__Exercise__
When you find the line with "export IMPL_worst_r2r_path_depth=10" among the records below, reproduce it and each line after it exactly, ending with the line with "export IMPL_drc=0".

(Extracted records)
· · · · ·

## src/rtl/decode_stage.sv

```systemverilog
// Instruction-decode stage: register file, main control decoder and sign
// extender, with all results captured in the ID/EX pipeline latch.
module decode_stage #(
  parameter int unsigned DATA_WIDTH = 32,
  parameter logic [31:0] RESET_NPC  = 32'h0000_0000
) (
  input  logic                  clk,
  input  logic                  rst,
  input  logic [31:0]           if_id_instr,
  input  logic [31:0]           if_id_npc,
  input  logic                  ex_mem_pc_src,
  input  logic                  mem_wb_reg_write,
  input  logic [4:0]            mem_wb_write_reg,
  input  logic [DATA_WIDTH-1:0] mem_wb_write_data,
  output logic [1:0]            id_ex_wb,
  output logic [2:0]            id_ex_m,
  output logic [3:0]            id_ex_ex,
  output logic [31:0]           id_ex_npc,
  output logic [DATA_WIDTH-1:0] id_ex_rd1,
  output logic [DATA_WIDTH-1:0] id_ex_rd2,
  output logic [31:0]           id_ex_sign_ext,
  output logic [4:0]            id_ex_rt,
  output logic [4:0]            id_ex_rd
);

  typedef enum logic [5:0] {
    OP_RTYPE = 6'b000000,
    OP_LW    = 6'b100011,
    OP_SW    = 6'b101011,
    OP_BEQ   = 6'b000100,
    OP_ADDI  = 6'b001000
  } opcode_e;

  typedef struct packed {
    logic [1:0] wb;  // {reg_write, mem_to_reg}
    logic [2:0] m;   // {branch, mem_read, mem_write}
    logic [3:0] ex;  // {reg_dst, alu_op[1:0], alu_src}
  } ctrl_t;

  logic [5:0] opcode;
  logic [4:0] rs;
  logic [4:0] rt;
  logic [4:0] rd;

  assign opcode = if_id_instr[31:26];
  assign rs     = if_id_instr[25:21];
  assign rt     = if_id_instr[20:16];
  assign rd     = if_id_instr[15:11];

  // ---------------------------------------------------------------------------
  // Register file
  // ---------------------------------------------------------------------------
  logic [DATA_WIDTH-1:0] regs_q [32];
  logic                  wr_en;

  assign wr_en = mem_wb_reg_write && (mem_wb_write_reg != 5'd0);

  // NOTE: the array sits in the reset branch because the architecture requires
  // every register to read 0 after reset; this forces flops, not a RAM macro.
  always_ff @(posedge clk or negedge rst) begin
    if (!rst) begin
      for (int i = 0; i < 32; i++) begin
        regs_q[i] <= '0;
      end
    end else if (wr_en) begin
      regs_q[mem_wb_write_reg] <= mem_wb_write_data;
    end
  end

  logic [DATA_WIDTH-1:0] rd1;
  logic [DATA_WIDTH-1:0] rd2;

  // Write-through bypass lets the instruction in decode see a same-cycle writeback.
  always_comb begin
    if (rs == 5'd0)                             rd1 = '0;
    else if (wr_en && mem_wb_write_reg == rs)   rd1 = mem_wb_write_data;
    else                                        rd1 = regs_q[rs];

    if (rt == 5'd0)                             rd2 = '0;
    else if (wr_en && mem_wb_write_reg == rt)   rd2 = mem_wb_write_data;
    else                                        rd2 = regs_q[rt];
  end

  // ---------------------------------------------------------------------------
  // Main control decoder
  // ---------------------------------------------------------------------------
  ctrl_t ctrl;

  // NOTE: the default is assigned first so every path drives ctrl and no latch
  // is inferred for unlisted opcodes; they decode as a bubble.
  always_comb begin
    ctrl = '0;
    case (opcode)
      OP_RTYPE: ctrl = '{wb: 2'b10, m: 3'b000, ex: 4'b1100};
      OP_LW:    ctrl = '{wb: 2'b11, m: 3'b010, ex: 4'b0001};
      OP_SW:    ctrl = '{wb: 2'b00, m: 3'b001, ex: 4'b0001};
      OP_BEQ:   ctrl = '{wb: 2'b00, m: 3'b100, ex: 4'b0010};
      OP_ADDI:  ctrl = '{wb: 2'b10, m: 3'b000, ex: 4'b0001};
      default:  ctrl = '0;
    endcase
  end

  logic [31:0] sign_ext;
  assign sign_ext = {{16{if_id_instr[15]}}, if_id_instr[15:0]};

  // ---------------------------------------------------------------------------
  // ID/EX pipeline latch
  // ---------------------------------------------------------------------------
  ctrl_t                 ctrl_d, ctrl_q;
  logic [31:0]           npc_q;
  logic [DATA_WIDTH-1:0] rd1_q, rd2_q;
  logic [31:0]           sign_ext_q;
  logic [4:0]            rt_q, rd_q;

  assign ctrl_d = ex_mem_pc_src ? ctrl_t'('0) : ctrl;

  // NOTE: non-blocking assignments keep every latch field sampling the
  // pre-edge values, independent of statement order.
  always_ff @(posedge clk or negedge rst) begin
    if (!rst) begin
      ctrl_q     <= '0;
      npc_q      <= RESET_NPC;
      rd1_q      <= '0;
      rd2_q      <= '0;
      sign_ext_q <= '0;
      rt_q       <= '0;
      rd_q       <= '0;
    end else begin
      ctrl_q     <= ctrl_d;
      npc_q      <= if_id_npc;
      rd1_q      <= rd1;
      rd2_q      <= rd2;
      sign_ext_q <= sign_ext;
      rt_q       <= rt;
      rd_q       <= rd;
    end
  end

  assign id_ex_wb       = ctrl_q.wb;
  assign id_ex_m        = ctrl_q.m;
  assign id_ex_ex       = ctrl_q.ex;
  assign id_ex_npc      = npc_q;
  assign id_ex_rd1      = rd1_q;
  assign id_ex_rd2      = rd2_q;
  assign id_ex_sign_ext = sign_ext_q;
  assign id_ex_rt       = rt_q;
  assign id_ex_rd       = rd_q;

endmodule

```

## config.mk

```make
export PLATFORM = sky130hd
export DESIGN_NAME = decode_stage
export DESIGN_NICKNAME = d
export VERILOG_FILES = /design/src/rtl/decode_stage.sv
export SDC_FILE = /design/constraint.sdc
export NUM_CORES = 2
export LEC_CHECK = 0
export ABC_AREA = 1
export CAP_MARGIN = 20
export CELL_PAD_IN_SITES_DETAIL_PLACEMENT = 1
export CELL_PAD_IN_SITES_GLOBAL_PLACEMENT = 1
export CORE_UTILIZATION = 45
export DETAILED_ROUTE_END_ITERATION = 10
export PLACE_DENSITY = 0.78
export SLEW_MARGIN = 20
export SYNTH_ARGS = -nofsm -noshare
export SYNTH_HDL_FRONTEND = slang
export SYNTH_SLANG_ARGS = --single-unit
```

## constraint.sdc

```tcl
create_clock -name clk -period 1.39 [get_ports clk]
set_input_delay 0.3475 -clock clk [delete_from_list [all_inputs] [get_ports clk]]
set_output_delay 0.3475 -clock clk [all_outputs]
set_load 0.02 [all_outputs]
```

Word-level counts from Yosys, hierarchy flattened
Cells that the tools add are included.
{ "totals": {"input_bits": 105, "out_inout_bits": 147, "wordCells": 77, "register_bits": 1155} }
{ "classes": {"n_bitwise": 3, "n_reduce_logical": 8, "mux": 15, "order_cmp": 4, "eq_ne": 6} }
{ "ops": {"columns": ["op", "count"], "rows": [
  ["$bwmux W1024", 1],
  ["$bmux W32 S5", 2],
  ["$mux W32", 9],
  ["$demux W32 S5", 1],
  ["$pmux W9 S5", 1],
  ["$ge A6 B6 Y1 const B", 3],
  ["$not A5 Y6", 3],
  ["$eq A6 B6 Y1 const B", 2],
  ["$eq A5 B5 Y1", 2],
  ["$logic_not A5 Y1", 2],
  ["$mux W9", 1],
  ["$eq A6 B3 Y1 const B", 1],
  ["$eq A6 B4 Y1 const B", 1],
  ["$logic_not A6 Y1", 1],
  ["$lt A6 B1 Y1 const B", 1],
  ["$reduce_bool A5 Y1", 1],
  ["$logic_and A1 B1 Y1", 4]
]} }

Depth between registers and ports, before layout
{ "logic_depth": {"word_depth": 6, "depth_mapped": 13, "depth_no_buf": 10} }

Worst setup path before layout
OpenSTA, ideal clock, no wires.
{ "synth_timing": {"path_type": "input to register", "start": "input port mem_wb_write_reg[2]", "end": "register rd2_q[18], in the netlist id_ex_rd2[18]", "n_path_buf": 2, "path_slack_ps": -416, "path_stages": 10, "required_ps": 1277, "t_arrival_ps": 1693, "path_cell_list": "buf_2 -> inv_1 -> nand3_1 -> o21ai_2 -> nor3_2 -> nand2_1 -> clkbuf_1 -> nand3_1 -> nand2_1 -> inv_1"} }
{ "synth_between": {"elab_chain_cells": 5} }
{ "synth_lines": {"columns": ["item", "line_no", "source"], "rows": [
  ["start: declaration", "13", "input logic [4:0] mem_wb_write_reg,"],
  ["$reduce_bool A5 Y1", "56", "assign wr_en = mem_wb_reg_write && (mem_wb_write_reg != 5'd0);"],
  ["$logic_and A1 B1 Y1", "56", null],
  ["$logic_and A1 B1 Y1 *", "80", "else if (wr_en && mem_wb_write_reg == rt) rd2 = mem_wb_write_data;"],
  ["$mux W32 *", "80", null],
  ["$mux W32 *", "79", "if (rt == 5'd0) rd2 = '0;"],
  ["net rd2[18]", "71", "logic [DATA_WIDTH-1:0] rd2;"],
  ["end signal: assignment", "132", "rd2_q <= rd2;"],
  ["end: declaration", "111", "logic [DATA_WIDTH-1:0] rd1_q, rd2_q;"]
]} }
The timed path passes the listed nets; every way through them passes the cells marked *.
A chain may end at the register's enable or synchronous reset.

==> results.sh <==
export IMPL_status="finished, violations left"
export IMPL_failed_checks="negative setup slack"
export IMPL_wire_per_inst_microns=27.6
export IMPL_clock_pin_slew_worst_setup_and_hold_paths_ns=0.07
export IMPL_clock_sinks=1147
export IMPL_floorplan_rows=136
export IMPL_setup_worst_path_class="flop to primary output"
export IMPL_drive_gt1_share_pct=19.5
export IMPL_ys_async_sr_fraction_pct=100
export IMPL_core_area_sq_um=138000
export IMPL_numPortBuffers=251
export IMPL_irDropWorstVdd_v=0.00104
export IMPL_antenna_violations_before_repair=20
export IMPL_dp_hpwl_mm=207
export IMPL_clock_skew_ns=0.0364
export IMPL_areaGrowthSynthToFinish_pct=32.5
export IMPL_synthTopCellsByCount="2995 x nand2_1, 1502 x nand3_1, 1147 x dfrtp_1"
export IMPL_synth_top_flop_cell="dfrtp_1"
export IMPL_pin_count_of_the_biggest_net_entering_global_routing=81
export IMPL_power_internal_w=0.0728
export IMPL_synth_avg_cell_area_sq_um=6.94
export IMPL_synth_cell_types=28
export IMPL_sequentialPowerShare_pct=39.4
export IMPL_worst_hold_slack_ns=0.0272
export IMPL_max_slew_violations=0
export IMPL_ys_warnings_count=0
export IMPL_gr_total_overflow=0
export IMPL_number_of_global_route_vias_before_repair=74000
export IMPL_cp_required_ns=1.04
export IMPL_cts_root_buffer_cell="clkbuf_16"
export IMPL_power_per_cell_area_nw_per_um2=1320
export IMPL_grt_setup_unrepaired="true"
export IMPL_dr_pass1_iters=7
export IMPL_fp_dieArea_sq_um=141000
export IMPL_ant_nets=0
export IMPL_worst_r2r_path_depth=10
export IMPL_io_pins=252
export IMPL_layout_cells_non_filler=11600
export IMPL_drt_iter0_markers=8595
export IMPL_post_route_period_util_pct=132
export IMPL_clock_tree_buffer_depth=3
export IMPL_synth_top_cell_by_area="dfrtp_1"
export IMPL_cp_start_kind="flop"
export IMPL_final_min_clock_period_ns=1.84
export IMPL_clkPwrFrac_pct=35.2
export IMPL_p_sw_share_pct=33.8
export IMPL_height_of_the_chip_microns=376
export IMPL_yosysMostFrequentCell="nand2_1"
export IMPL_synth_largest_type_area_fraction_pct=45.6
export IMPL_synth_seq_area_share_pct=45.6
export IMPL_placed_cells=11300
export IMPL_htree_depth=4
export IMPL_post_synth_main_area_contributors="dfrtp_1 46%, nand2_1 18%, nand3_1 12%"
export IMPL_clk_latency_ns=0.81
export IMPL_max_clk_rate_mhz=544
export IMPL_report_final_hold_viol_count=0
export IMPL_cts_tree="yes"
export IMPL_synth_enable_flop_cells=0
export IMPL_synthesis_nets=9171
export IMPL_p_leak_nw=41.5
export IMPL_maxSlewHeadroom_pct=64.2
export IMPL_drc=0
export IMPL_global_route_wire_length_before_repair_mm=471
export IMPL_worst_slew_pin_transition_ns=0.536
export IMPL_hp_class="primary input to flop"
export IMPL_critPathMaxFanout=18
export IMPL_route_detailed_vias_per_inst=6.14
export IMPL_die_w_microns=376
export IMPL_final_setup_worst_slack_ns=-0.449
export IMPL_post_syn_instances=9066
export IMPL_setup_violations_final=190
export IMPL_starting_density_pct=45.6
export IMPL_detailroute_via_count=71500
export IMPL_syn_cell_area_sq_um=62900
export IMPL_final_nets=9762
export IMPL_post_place_ws_ns=-1.08
export IMPL_grt_use_total_pct=44.4
export IMPL_timing_critical_path_to_type="primary output"
export IMPL_p_switching_w=0.0372
export IMPL_placer_s_final_routability_congestion_estimate=0.963
export IMPL_p_comb_share_pct=25.4
export IMPL_tritoncts_num_buffers=138
export IMPL_hold_depth=1
export IMPL_max_cap_viol=0
export IMPL_worst_ep_arrival_time_ns=1.49
export IMPL_synth_seq_cells=1147
export IMPL_wl_mm=321
[power by group through the flow]
stage / combinational, W / clock (W) / sequential [W]
final: 0.0279 / 0.0387 / 0.0434
after global routing: 0.0304 / 0.0399 / 0.0438
after global placement: 0.0237 / 0 / 0.0430
after floorplan: 0.0145 / 0 / 0.0425
after detailed placement: 0.0252 / 0 / 0.0433
after CTS: 0.0262 / 0.0389 / 0.0430
[placed cells by master, fill, tap and decap left out, drive strengths merged, types with 35 or more instances in the layout]
cell type | synthesis | final
dfrtp | 1147 | 1147
clkinv | 2 | 35
clkbuf | 624 | 194
clkdlybuf4s50 | 0 | 87
inv | 1003 | 1009
buf | 135 | 1068
nor2 | 186 | 186
nand2 | 2995 | 2995
nand3 | 1502 | 1502
o211ai | 170 | 170
dlygate4sd3 | 0 | 48
o21ai | 1132 | 1132
a21oi | 115 | 115
[kinds of logic after synthesis]
family                    after synthesis  share of synthesized area [%]
buffers and inverters                1764                           10.8
and+or+nand+nor                      4728                           31.5
AOI/OAI and AO/OA                    1419                           12.0
DFF                                  1147                           45.6
xor gates and xnor gates                8                          0.111
[flip-flops by register name (all words and copies together) (netlist names)]
name	cells
id_ex_m	2
id_ex_npc	32
id_ex_ex	3
id_ex_rd2	32
id_ex_rd1	32
id_ex_wb	1
id_ex_rd	5
regs_q	1024
id_ex_rt	5
id_ex_sign_ext	11
[metal layers]
layer,up-vias,share of wire [%],track usage (%)
met3,1289,11,12.6
li1,30100,-,-
met5,-,0.023,0
met4,10,7.1,28.8
met2,4336,44,67.5
met1,35800,38,55.4
[worst max-delay path, stage by stage (launching register included)]
cell and delay, ns:
dfrtp_1 0.39, buf_12 0.15, buf_2 0.16
[worst paths after layout]
| path | start | end | slack, ns |
|---|---|---|---|
| worst min-delay path | if_id_npc[24] | id_ex_npc[24] | 0.03 |
| worst max register to register | regs_q[721] | id_ex_rd1[17] | -0.14 |
| worst max-delay path | id_ex_rd[4] | id_ex_sign_ext[26] | -0.45 |
| worst min register to register | regs_q[1017] | regs_q[1017] | 0.38 |
| min in group asynchronous | rst | regs_q[1011] | 0.31 |
| max in group asynchronous | rst | regs_q[496] | 0.42 |
[stage by stage]
step	total power (W)	instance area [sq um]	setup TNS, ns	util, %
final	0.110	83300	-49.16	60.4
after global placement	0.0667	75800	-818.44	54.9
after floorplan	0.0570	64600	-50.22	-
after detailed placement	0.0685	75800	-874.06	54.9
after global routing	0.114	83300	-52.52	60.3
after CTS	0.108	81800	-52.09	59.3
[what timing repair did]
action / CTS / global route
hold buffers: 48 / 0
setup endpoints to repair: 650 / 205
setup buffers: 12 / 47
pin swaps: 53 / 211
hold endpoints to repair: 1152 / 0
cloned: 3 / 0
gates resized for setup: 910 / 409
[final cells by class]
| type | count | area (sq um) |
|---|---|---|
| diodes | 11 | 27.5 |
| clock buffers | 194 | 4180 |
| clock inverters | 54 | 593 |
| fillers | 16800 | 54700 |
| inverters | 1005 | 3840 |
| multi-input cells | 6155 | 29300 |
| flip-flops and latches | 1147 | 28700 |
| well taps | 1863 | 2330 |
| repair buffers | 1210 | 14200 |
No activity file was read; power rests on OpenSTA's default activity.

· · · · ·

__Result below__
export IMPL_worst_r2r_path_depth=10
export IMPL_io_pins=252
export IMPL_layout_cells_non_filler=11600
export IMPL_drt_iter0_markers=8595
export IMPL_post_route_period_util_pct=132
export IMPL_clock_tree_buffer_depth=3
export IMPL_synth_top_cell_by_area="dfrtp_1"
export IMPL_cp_start_kind="flop"
export IMPL_final_min_clock_period_ns=1.84
export IMPL_clkPwrFrac_pct=35.2
export IMPL_p_sw_share_pct=33.8
export IMPL_height_of_the_chip_microns=376
export IMPL_yosysMostFrequentCell="nand2_1"
export IMPL_synth_largest_type_area_fraction_pct=45.6
export IMPL_synth_seq_area_share_pct=45.6
export IMPL_placed_cells=11300
export IMPL_htree_depth=4
export IMPL_post_synth_main_area_contributors="dfrtp_1 46%, nand2_1 18%, nand3_1 12%"
export IMPL_clk_latency_ns=0.81
export IMPL_max_clk_rate_mhz=544
export IMPL_report_final_hold_viol_count=0
export IMPL_cts_tree="yes"
export IMPL_synth_enable_flop_cells=0
export IMPL_synthesis_nets=9171
export IMPL_p_leak_nw=41.5
export IMPL_maxSlewHeadroom_pct=64.2
export IMPL_drc=0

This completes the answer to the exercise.